TASK ITEM: Once you have read the entries, copy all of them exactly.

SUPPLIED RECORDS:
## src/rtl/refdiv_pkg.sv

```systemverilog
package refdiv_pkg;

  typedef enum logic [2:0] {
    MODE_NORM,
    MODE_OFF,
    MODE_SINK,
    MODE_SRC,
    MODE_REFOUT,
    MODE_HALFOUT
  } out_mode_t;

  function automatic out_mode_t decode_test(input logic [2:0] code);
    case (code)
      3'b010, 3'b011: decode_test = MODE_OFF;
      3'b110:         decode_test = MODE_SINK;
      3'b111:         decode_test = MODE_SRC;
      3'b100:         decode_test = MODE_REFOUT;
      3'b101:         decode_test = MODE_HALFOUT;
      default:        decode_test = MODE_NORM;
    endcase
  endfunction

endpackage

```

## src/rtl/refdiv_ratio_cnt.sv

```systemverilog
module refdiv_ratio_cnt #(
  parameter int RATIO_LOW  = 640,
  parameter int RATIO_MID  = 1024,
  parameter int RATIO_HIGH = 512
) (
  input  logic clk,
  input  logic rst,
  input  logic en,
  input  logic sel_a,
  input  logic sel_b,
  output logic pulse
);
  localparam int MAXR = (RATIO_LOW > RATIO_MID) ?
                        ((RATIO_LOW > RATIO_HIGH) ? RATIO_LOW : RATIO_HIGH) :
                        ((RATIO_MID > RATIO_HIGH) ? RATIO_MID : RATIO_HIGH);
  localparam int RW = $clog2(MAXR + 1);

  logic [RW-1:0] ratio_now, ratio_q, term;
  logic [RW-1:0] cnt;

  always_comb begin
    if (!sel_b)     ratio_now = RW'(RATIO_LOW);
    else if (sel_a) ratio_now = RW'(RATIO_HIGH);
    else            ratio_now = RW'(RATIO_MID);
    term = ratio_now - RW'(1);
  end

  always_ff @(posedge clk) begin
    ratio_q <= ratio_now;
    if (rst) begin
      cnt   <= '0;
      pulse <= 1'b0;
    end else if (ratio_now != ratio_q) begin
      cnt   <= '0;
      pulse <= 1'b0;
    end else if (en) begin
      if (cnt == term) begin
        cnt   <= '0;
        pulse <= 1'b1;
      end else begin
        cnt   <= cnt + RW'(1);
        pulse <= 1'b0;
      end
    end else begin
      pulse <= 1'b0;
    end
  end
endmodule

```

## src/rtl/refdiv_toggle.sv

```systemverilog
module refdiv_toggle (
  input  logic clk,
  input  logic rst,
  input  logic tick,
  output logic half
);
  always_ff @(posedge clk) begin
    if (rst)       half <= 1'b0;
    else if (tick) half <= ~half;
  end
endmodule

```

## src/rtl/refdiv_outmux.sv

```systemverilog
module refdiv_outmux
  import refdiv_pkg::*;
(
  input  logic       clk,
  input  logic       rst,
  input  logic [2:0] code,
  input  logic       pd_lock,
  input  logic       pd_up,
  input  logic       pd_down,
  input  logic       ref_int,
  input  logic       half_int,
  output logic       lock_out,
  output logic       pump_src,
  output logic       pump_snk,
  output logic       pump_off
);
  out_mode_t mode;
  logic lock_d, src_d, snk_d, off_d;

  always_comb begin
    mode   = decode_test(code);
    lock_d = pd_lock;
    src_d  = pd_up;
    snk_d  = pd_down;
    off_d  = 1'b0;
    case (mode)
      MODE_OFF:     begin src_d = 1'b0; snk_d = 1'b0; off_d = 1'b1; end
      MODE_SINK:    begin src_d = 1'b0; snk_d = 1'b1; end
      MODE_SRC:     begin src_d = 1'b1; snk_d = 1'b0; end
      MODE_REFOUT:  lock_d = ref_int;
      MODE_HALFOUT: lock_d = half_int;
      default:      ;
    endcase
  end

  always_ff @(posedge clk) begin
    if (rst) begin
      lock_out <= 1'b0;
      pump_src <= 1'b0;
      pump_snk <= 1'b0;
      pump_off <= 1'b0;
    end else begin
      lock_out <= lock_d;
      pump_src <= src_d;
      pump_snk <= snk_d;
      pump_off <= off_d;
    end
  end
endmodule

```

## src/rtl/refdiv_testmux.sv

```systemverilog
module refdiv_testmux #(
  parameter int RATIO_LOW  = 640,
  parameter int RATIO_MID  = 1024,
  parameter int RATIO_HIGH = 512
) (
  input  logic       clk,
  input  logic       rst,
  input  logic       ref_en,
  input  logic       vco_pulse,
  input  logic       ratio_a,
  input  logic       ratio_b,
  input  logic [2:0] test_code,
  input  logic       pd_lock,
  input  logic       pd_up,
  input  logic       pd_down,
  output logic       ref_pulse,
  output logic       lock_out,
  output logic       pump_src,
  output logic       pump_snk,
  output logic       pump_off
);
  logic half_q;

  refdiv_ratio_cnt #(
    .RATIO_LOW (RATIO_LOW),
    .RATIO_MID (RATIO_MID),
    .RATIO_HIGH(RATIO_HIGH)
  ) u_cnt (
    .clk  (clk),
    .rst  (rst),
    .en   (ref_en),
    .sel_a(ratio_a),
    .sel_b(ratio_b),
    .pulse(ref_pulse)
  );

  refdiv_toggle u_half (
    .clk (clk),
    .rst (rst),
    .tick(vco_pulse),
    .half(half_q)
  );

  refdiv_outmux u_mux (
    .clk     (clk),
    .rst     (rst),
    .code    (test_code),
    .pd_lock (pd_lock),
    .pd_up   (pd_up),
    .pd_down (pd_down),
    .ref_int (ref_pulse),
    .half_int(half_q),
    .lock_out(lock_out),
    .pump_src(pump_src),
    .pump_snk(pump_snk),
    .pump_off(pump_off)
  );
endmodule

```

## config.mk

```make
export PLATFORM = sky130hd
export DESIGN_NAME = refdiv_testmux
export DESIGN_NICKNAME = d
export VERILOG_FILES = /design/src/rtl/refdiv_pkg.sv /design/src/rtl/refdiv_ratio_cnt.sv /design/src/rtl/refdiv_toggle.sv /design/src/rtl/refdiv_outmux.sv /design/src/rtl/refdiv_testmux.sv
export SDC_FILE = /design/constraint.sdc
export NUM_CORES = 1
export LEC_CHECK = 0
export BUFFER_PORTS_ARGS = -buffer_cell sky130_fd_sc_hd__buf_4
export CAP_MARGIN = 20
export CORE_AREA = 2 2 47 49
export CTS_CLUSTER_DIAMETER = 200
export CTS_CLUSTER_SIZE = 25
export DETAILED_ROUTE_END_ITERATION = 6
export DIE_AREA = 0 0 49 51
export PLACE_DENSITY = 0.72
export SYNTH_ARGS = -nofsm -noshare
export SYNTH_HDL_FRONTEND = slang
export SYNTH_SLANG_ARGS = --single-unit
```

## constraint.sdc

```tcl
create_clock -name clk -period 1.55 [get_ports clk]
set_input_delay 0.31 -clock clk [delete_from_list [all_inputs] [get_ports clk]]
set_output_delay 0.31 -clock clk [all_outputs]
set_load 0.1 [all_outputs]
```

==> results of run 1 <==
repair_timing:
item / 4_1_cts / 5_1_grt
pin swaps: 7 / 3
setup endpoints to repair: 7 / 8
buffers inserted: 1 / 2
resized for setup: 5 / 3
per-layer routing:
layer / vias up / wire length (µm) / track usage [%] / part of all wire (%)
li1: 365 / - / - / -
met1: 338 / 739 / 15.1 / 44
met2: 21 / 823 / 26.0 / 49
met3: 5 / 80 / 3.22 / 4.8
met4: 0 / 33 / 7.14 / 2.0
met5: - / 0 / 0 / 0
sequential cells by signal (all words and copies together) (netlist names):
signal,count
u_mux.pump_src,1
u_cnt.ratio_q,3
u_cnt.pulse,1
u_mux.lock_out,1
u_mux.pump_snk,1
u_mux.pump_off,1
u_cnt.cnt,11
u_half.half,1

RESULT OF THIS TASK:
## src/rtl/refdiv_pkg.sv

```systemverilog
package refdiv_pkg;

  typedef enum logic [2:0] {
    MODE_NORM,
    MODE_OFF,
    MODE_SINK,
    MODE_SRC,
    MODE_REFOUT,
    MODE_HALFOUT
  } out_mode_t;

  function automatic out_mode_t decode_test(input logic [2:0] code);
    case (code)
      3'b010, 3'b011: decode_test = MODE_OFF;
      3'b110:         decode_test = MODE_SINK;
      3'b111:         decode_test = MODE_SRC;
      3'b100:         decode_test = MODE_REFOUT;
      3'b101:         decode_test = MODE_HALFOUT;
      default:        decode_test = MODE_NORM;
    endcase
  endfunction

endpackage

```

## src/rtl/refdiv_ratio_cnt.sv

```systemverilog
module refdiv_ratio_cnt #(
  parameter int RATIO_LOW  = 640,
  parameter int RATIO_MID  = 1024,
  parameter int RATIO_HIGH = 512
) (
  input  logic clk,
  input  logic rst,
  input  logic en,
  input  logic sel_a,
  input  logic sel_b,
  output logic pulse
);
  localparam int MAXR = (RATIO_LOW > RATIO_MID) ?
                        ((RATIO_LOW > RATIO_HIGH) ? RATIO_LOW : RATIO_HIGH) :
                        ((RATIO_MID > RATIO_HIGH) ? RATIO_MID : RATIO_HIGH);
  localparam int RW = $clog2(MAXR + 1);

  logic [RW-1:0] ratio_now, ratio_q, term;
  logic [RW-1:0] cnt;

  always_comb begin
    if (!sel_b)     ratio_now = RW'(RATIO_LOW);
    else if (sel_a) ratio_now = RW'(RATIO_HIGH);
    else            ratio_now = RW'(RATIO_MID);
    term = ratio_now - RW'(1);
  end

  always_ff @(posedge clk) begin
    ratio_q <= ratio_now;
    if (rst) begin
      cnt   <= '0;
      pulse <= 1'b0;
    end else if (ratio_now != ratio_q) begin
      cnt   <= '0;
      pulse <= 1'b0;
    end else if (en) begin
      if (cnt == term) begin
        cnt   <= '0;
        pulse <= 1'b1;
      end else begin
        cnt   <= cnt + RW'(1);
        pulse <= 1'b0;
      end
    end else begin
      pulse <= 1'b0;
    end
  end
endmodule

```

## src/rtl/refdiv_toggle.sv

```systemverilog
module refdiv_toggle (
  input  logic clk,
  input  logic rst,
  input  logic tick,
  output logic half
);
  always_ff @(posedge clk) begin
    if (rst)       half <= 1'b0;
    else if (tick) half <= ~half;
  end
endmodule

```

## src/rtl/refdiv_outmux.sv

```systemverilog
module refdiv_outmux
  import refdiv_pkg::*;
(
  input  logic       clk,
  input  logic       rst,
  input  logic [2:0] code,
  input  logic       pd_lock,
  input  logic       pd_up,
  input  logic       pd_down,
  input  logic       ref_int,
  input  logic       half_int,
  output logic       lock_out,
  output logic       pump_src,
  output logic       pump_snk,
  output logic       pump_off
);
  out_mode_t mode;
  logic lock_d, src_d, snk_d, off_d;

  always_comb begin
    mode   = decode_test(code);
    lock_d = pd_lock;
    src_d  = pd_up;
    snk_d  = pd_down;
    off_d  = 1'b0;
    case (mode)
      MODE_OFF:     begin src_d = 1'b0; snk_d = 1'b0; off_d = 1'b1; end
      MODE_SINK:    begin src_d = 1'b0; snk_d = 1'b1; end
      MODE_SRC:     begin src_d = 1'b1; snk_d = 1'b0; end
      MODE_REFOUT:  lock_d = ref_int;
      MODE_HALFOUT: lock_d = half_int;
      default:      ;
    endcase
  end

  always_ff @(posedge clk) begin
    if (rst) begin
      lock_out <= 1'b0;
      pump_src <= 1'b0;
      pump_snk <= 1'b0;
      pump_off <= 1'b0;
    end else begin
      lock_out <= lock_d;
      pump_src <= src_d;
      pump_snk <= snk_d;
      pump_off <= off_d;
    end
  end
endmodule

```

## src/rtl/refdiv_testmux.sv

```systemverilog
module refdiv_testmux #(
  parameter int RATIO_LOW  = 640,
  parameter int RATIO_MID  = 1024,
  parameter int RATIO_HIGH = 512
) (
  input  logic       clk,
  input  logic       rst,
  input  logic       ref_en,
  input  logic       vco_pulse,
  input  logic       ratio_a,
  input  logic       ratio_b,
  input  logic [2:0] test_code,
  input  logic       pd_lock,
  input  logic       pd_up,
  input  logic       pd_down,
  output logic       ref_pulse,
  output logic       lock_out,
  output logic       pump_src,
  output logic       pump_snk,
  output logic       pump_off
);
  logic half_q;

  refdiv_ratio_cnt #(
    .RATIO_LOW (RATIO_LOW),
    .RATIO_MID (RATIO_MID),
    .RATIO_HIGH(RATIO_HIGH)
  ) u_cnt (
    .clk  (clk),
    .rst  (rst),
    .en   (ref_en),
    .sel_a(ratio_a),
    .sel_b(ratio_b),
    .pulse(ref_pulse)
  );

  refdiv_toggle u_half (
    .clk (clk),
    .rst (rst),
    .tick(vco_pulse),
    .half(half_q)
  );

  refdiv_outmux u_mux (
    .clk     (clk),
    .rst     (rst),
    .code    (test_code),
    .pd_lock (pd_lock),
    .pd_up   (pd_up),
    .pd_down (pd_down),
    .ref_int (ref_pulse),
    .half_int(half_q),
    .lock_out(lock_out),
    .pump_src(pump_src),
    .pump_snk(pump_snk),
    .pump_off(pump_off)
  );
endmodule

```

## config.mk

```make
export PLATFORM = sky130hd
export DESIGN_NAME = refdiv_testmux
export DESIGN_NICKNAME = d
export VERILOG_FILES = /design/src/rtl/refdiv_pkg.sv /design/src/rtl/refdiv_ratio_cnt.sv /design/src/rtl/refdiv_toggle.sv /design/src/rtl/refdiv_outmux.sv /design/src/rtl/refdiv_testmux.sv
export SDC_FILE = /design/constraint.sdc
export NUM_CORES = 1
export LEC_CHECK = 0
export BUFFER_PORTS_ARGS = -buffer_cell sky130_fd_sc_hd__buf_4
export CAP_MARGIN = 20
export CORE_AREA = 2 2 47 49
export CTS_CLUSTER_DIAMETER = 200
export CTS_CLUSTER_SIZE = 25
export DETAILED_ROUTE_END_ITERATION = 6
export DIE_AREA = 0 0 49 51
export PLACE_DENSITY = 0.72
export SYNTH_ARGS = -nofsm -noshare
export SYNTH_HDL_FRONTEND = slang
export SYNTH_SLANG_ARGS = --single-unit
```

## constraint.sdc

```tcl
create_clock -name clk -period 1.55 [get_ports clk]
set_input_delay 0.31 -clock clk [delete_from_list [all_inputs] [get_ports clk]]
set_output_delay 0.31 -clock clk [all_outputs]
set_load 0.1 [all_outputs]
```

==> results of run 1 <==
repair_timing:
item / 4_1_cts / 5_1_grt
pin swaps: 7 / 3
setup endpoints to repair: 7 / 8
buffers inserted: 1 / 2
resized for setup: 5 / 3
per-layer routing:
layer / vias up / wire length (µm) / track usage [%] / part of all wire (%)
li1: 365 / - / - / -
met1: 338 / 739 / 15.1 / 44
met2: 21 / 823 / 26.0 / 49
met3: 5 / 80 / 3.22 / 4.8
met4: 0 / 33 / 7.14 / 2.0
met5: - / 0 / 0 / 0
sequential cells by signal (all words and copies together) (netlist names):
signal,count
u_mux.pump_src,1
u_cnt.ratio_q,3
u_cnt.pulse,1
u_mux.lock_out,1
u_mux.pump_snk,1
u_mux.pump_off,1
u_cnt.cnt,11
u_half.half,1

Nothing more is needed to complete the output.